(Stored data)
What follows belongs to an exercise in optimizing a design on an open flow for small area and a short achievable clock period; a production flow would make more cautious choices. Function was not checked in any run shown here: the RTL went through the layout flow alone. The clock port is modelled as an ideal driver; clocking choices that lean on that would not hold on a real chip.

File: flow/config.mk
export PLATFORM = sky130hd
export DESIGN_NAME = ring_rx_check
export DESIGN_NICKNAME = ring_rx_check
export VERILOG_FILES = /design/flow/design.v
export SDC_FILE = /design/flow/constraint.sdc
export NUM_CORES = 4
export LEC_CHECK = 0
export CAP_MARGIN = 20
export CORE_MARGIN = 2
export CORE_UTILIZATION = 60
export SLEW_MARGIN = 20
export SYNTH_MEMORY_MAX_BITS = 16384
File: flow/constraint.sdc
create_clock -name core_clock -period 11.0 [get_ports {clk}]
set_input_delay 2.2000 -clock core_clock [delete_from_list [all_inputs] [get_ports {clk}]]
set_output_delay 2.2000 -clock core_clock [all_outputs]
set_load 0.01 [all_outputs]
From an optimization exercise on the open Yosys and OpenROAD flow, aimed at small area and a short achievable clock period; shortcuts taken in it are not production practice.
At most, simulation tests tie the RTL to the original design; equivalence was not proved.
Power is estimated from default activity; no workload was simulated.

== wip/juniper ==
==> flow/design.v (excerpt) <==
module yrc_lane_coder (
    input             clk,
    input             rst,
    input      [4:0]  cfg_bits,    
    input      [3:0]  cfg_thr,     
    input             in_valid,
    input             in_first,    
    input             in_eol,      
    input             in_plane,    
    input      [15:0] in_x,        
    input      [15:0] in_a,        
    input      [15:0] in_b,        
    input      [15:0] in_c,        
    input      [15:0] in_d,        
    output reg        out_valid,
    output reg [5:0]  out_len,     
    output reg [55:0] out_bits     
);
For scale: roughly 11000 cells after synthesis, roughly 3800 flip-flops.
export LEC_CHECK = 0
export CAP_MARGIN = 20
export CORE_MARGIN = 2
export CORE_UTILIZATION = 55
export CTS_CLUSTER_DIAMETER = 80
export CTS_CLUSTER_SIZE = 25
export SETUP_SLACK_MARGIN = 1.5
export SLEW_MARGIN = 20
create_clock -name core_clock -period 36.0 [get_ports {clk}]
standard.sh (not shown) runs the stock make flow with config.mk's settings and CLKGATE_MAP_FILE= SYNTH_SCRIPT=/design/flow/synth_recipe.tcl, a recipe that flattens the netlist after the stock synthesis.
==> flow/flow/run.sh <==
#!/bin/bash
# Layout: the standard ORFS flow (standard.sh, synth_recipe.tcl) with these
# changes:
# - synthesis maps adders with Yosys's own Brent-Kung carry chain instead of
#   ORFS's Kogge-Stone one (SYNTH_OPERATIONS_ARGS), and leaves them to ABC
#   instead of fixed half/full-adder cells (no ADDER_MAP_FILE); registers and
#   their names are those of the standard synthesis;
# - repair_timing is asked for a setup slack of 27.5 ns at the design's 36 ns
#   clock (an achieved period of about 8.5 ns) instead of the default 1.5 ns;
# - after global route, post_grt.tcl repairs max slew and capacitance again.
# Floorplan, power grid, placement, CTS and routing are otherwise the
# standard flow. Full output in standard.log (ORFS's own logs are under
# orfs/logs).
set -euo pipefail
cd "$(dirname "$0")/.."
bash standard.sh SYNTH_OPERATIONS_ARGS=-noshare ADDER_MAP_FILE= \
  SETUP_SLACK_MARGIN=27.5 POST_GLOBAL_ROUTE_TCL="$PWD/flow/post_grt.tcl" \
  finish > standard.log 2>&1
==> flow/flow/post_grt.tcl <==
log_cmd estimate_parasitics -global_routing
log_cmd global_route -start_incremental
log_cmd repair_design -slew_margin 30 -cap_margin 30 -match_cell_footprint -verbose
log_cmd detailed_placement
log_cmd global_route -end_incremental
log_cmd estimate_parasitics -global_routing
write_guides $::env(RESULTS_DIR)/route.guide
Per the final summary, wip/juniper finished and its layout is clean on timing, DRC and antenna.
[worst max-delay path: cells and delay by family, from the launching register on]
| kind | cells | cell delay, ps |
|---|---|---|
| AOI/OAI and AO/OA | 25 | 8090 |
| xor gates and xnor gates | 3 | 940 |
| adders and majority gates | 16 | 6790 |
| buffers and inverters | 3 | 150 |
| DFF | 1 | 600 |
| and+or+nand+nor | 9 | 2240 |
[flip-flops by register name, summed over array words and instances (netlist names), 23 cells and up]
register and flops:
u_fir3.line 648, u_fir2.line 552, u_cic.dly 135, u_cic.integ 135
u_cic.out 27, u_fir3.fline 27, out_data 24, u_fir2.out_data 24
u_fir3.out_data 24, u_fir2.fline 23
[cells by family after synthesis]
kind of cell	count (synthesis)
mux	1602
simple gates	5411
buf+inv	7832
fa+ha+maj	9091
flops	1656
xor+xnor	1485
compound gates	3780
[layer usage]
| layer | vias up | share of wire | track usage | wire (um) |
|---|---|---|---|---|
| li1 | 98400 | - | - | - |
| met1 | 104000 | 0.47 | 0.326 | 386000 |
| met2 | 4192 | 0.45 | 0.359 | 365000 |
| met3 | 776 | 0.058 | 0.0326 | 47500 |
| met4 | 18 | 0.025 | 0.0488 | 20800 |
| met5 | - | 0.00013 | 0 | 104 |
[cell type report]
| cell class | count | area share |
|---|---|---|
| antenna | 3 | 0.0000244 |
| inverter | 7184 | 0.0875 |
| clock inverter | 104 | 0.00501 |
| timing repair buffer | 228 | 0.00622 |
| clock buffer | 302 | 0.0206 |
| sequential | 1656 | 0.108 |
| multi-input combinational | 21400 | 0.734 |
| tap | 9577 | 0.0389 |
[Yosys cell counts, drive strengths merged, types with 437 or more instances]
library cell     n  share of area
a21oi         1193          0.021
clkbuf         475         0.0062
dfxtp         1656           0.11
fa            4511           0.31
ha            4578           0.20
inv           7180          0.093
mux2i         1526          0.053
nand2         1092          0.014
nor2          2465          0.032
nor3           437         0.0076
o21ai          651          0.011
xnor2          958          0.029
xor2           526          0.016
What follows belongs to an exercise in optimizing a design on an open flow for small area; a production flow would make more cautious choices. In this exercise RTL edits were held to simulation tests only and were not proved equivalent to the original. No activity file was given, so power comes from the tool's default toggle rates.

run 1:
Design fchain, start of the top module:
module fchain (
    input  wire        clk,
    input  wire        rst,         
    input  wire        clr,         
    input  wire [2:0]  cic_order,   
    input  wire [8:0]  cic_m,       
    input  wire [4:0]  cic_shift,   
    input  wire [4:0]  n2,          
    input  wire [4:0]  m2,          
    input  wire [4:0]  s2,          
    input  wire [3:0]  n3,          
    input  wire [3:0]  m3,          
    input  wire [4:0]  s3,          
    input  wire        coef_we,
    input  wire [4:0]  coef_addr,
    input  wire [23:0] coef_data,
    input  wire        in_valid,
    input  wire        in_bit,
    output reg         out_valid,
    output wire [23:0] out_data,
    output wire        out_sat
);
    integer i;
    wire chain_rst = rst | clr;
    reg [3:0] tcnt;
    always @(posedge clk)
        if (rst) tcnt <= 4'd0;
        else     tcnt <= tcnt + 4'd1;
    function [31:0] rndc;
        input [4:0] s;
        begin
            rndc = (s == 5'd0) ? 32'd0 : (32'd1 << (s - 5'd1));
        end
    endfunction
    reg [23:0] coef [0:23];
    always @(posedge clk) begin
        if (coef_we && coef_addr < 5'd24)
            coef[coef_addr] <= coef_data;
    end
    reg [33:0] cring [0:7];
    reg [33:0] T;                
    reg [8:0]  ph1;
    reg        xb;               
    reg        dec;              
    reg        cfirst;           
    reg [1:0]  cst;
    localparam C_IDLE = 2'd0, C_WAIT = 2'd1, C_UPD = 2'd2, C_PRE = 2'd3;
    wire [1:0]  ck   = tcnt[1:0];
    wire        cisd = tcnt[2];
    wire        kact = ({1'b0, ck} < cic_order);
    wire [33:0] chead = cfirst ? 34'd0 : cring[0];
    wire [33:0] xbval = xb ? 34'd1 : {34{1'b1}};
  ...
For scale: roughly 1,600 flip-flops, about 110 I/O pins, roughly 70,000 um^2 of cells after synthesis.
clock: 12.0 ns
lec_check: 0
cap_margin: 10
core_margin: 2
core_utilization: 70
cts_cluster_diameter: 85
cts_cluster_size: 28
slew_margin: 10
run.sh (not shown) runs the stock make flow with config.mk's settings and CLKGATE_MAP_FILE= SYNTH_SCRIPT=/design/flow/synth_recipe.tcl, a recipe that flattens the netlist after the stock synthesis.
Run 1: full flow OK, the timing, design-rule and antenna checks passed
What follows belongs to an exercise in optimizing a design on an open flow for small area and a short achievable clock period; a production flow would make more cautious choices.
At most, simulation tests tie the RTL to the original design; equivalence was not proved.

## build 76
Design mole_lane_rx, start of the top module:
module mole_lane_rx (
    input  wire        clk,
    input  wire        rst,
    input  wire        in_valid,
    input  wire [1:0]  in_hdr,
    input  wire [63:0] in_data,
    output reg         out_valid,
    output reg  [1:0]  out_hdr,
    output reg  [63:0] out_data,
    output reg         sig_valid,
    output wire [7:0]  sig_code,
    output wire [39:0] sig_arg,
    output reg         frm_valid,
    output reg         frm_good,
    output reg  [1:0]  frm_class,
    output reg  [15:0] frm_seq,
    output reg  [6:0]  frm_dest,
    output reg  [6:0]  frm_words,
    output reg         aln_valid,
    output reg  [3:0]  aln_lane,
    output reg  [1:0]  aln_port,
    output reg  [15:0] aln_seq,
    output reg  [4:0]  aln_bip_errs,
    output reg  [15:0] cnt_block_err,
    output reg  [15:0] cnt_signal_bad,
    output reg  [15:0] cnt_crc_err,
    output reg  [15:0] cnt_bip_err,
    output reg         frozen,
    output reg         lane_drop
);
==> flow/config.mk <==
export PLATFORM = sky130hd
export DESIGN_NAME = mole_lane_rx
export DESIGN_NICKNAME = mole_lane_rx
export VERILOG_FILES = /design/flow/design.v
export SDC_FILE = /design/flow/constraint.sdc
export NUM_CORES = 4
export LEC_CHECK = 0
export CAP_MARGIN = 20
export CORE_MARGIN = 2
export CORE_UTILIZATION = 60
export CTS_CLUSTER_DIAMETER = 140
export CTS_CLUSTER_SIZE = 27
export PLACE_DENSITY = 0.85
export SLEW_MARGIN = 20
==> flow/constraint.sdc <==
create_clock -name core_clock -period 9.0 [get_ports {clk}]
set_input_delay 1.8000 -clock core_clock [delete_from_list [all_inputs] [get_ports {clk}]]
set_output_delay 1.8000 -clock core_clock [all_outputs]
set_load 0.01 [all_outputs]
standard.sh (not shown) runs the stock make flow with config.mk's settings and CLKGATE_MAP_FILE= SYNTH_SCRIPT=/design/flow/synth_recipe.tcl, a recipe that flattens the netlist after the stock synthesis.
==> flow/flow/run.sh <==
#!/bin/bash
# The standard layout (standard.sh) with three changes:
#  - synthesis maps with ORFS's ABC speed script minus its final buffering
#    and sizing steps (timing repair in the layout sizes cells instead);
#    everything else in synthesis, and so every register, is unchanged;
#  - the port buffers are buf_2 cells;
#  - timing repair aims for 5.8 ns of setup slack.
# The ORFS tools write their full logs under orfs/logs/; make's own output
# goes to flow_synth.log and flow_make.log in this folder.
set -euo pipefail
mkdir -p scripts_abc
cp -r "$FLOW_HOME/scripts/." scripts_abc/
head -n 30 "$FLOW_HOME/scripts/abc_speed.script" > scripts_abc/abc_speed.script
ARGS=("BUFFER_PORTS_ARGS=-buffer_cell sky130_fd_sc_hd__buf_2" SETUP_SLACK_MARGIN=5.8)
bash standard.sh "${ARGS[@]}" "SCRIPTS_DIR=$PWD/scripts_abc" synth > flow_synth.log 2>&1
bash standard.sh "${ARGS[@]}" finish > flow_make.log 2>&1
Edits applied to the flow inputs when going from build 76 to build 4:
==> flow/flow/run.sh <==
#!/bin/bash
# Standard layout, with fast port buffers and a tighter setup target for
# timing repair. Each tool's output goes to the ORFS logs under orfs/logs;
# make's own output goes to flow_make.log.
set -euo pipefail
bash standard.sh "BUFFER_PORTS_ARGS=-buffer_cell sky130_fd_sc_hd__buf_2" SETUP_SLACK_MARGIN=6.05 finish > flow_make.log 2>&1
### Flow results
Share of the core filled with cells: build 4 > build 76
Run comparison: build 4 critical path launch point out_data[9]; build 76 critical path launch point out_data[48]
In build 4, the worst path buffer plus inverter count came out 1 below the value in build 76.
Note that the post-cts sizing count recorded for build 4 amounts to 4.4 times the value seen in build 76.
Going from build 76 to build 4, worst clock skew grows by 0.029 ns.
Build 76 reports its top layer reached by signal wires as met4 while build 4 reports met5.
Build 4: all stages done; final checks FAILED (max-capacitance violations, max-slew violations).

**The problem**
Using the data above, print exactly the lines from the line that contains "[worst max-delay path: cells" through the line that contains "16 | 6790 |", with both included.

**Task output**
[worst max-delay path: cells and delay by family, from the launching register on]
| kind | cells | cell delay, ps |
|---|---|---|
| AOI/OAI and AO/OA | 25 | 8090 |
| xor gates and xnor gates | 3 | 940 |
| adders and majority gates | 16 | 6790 |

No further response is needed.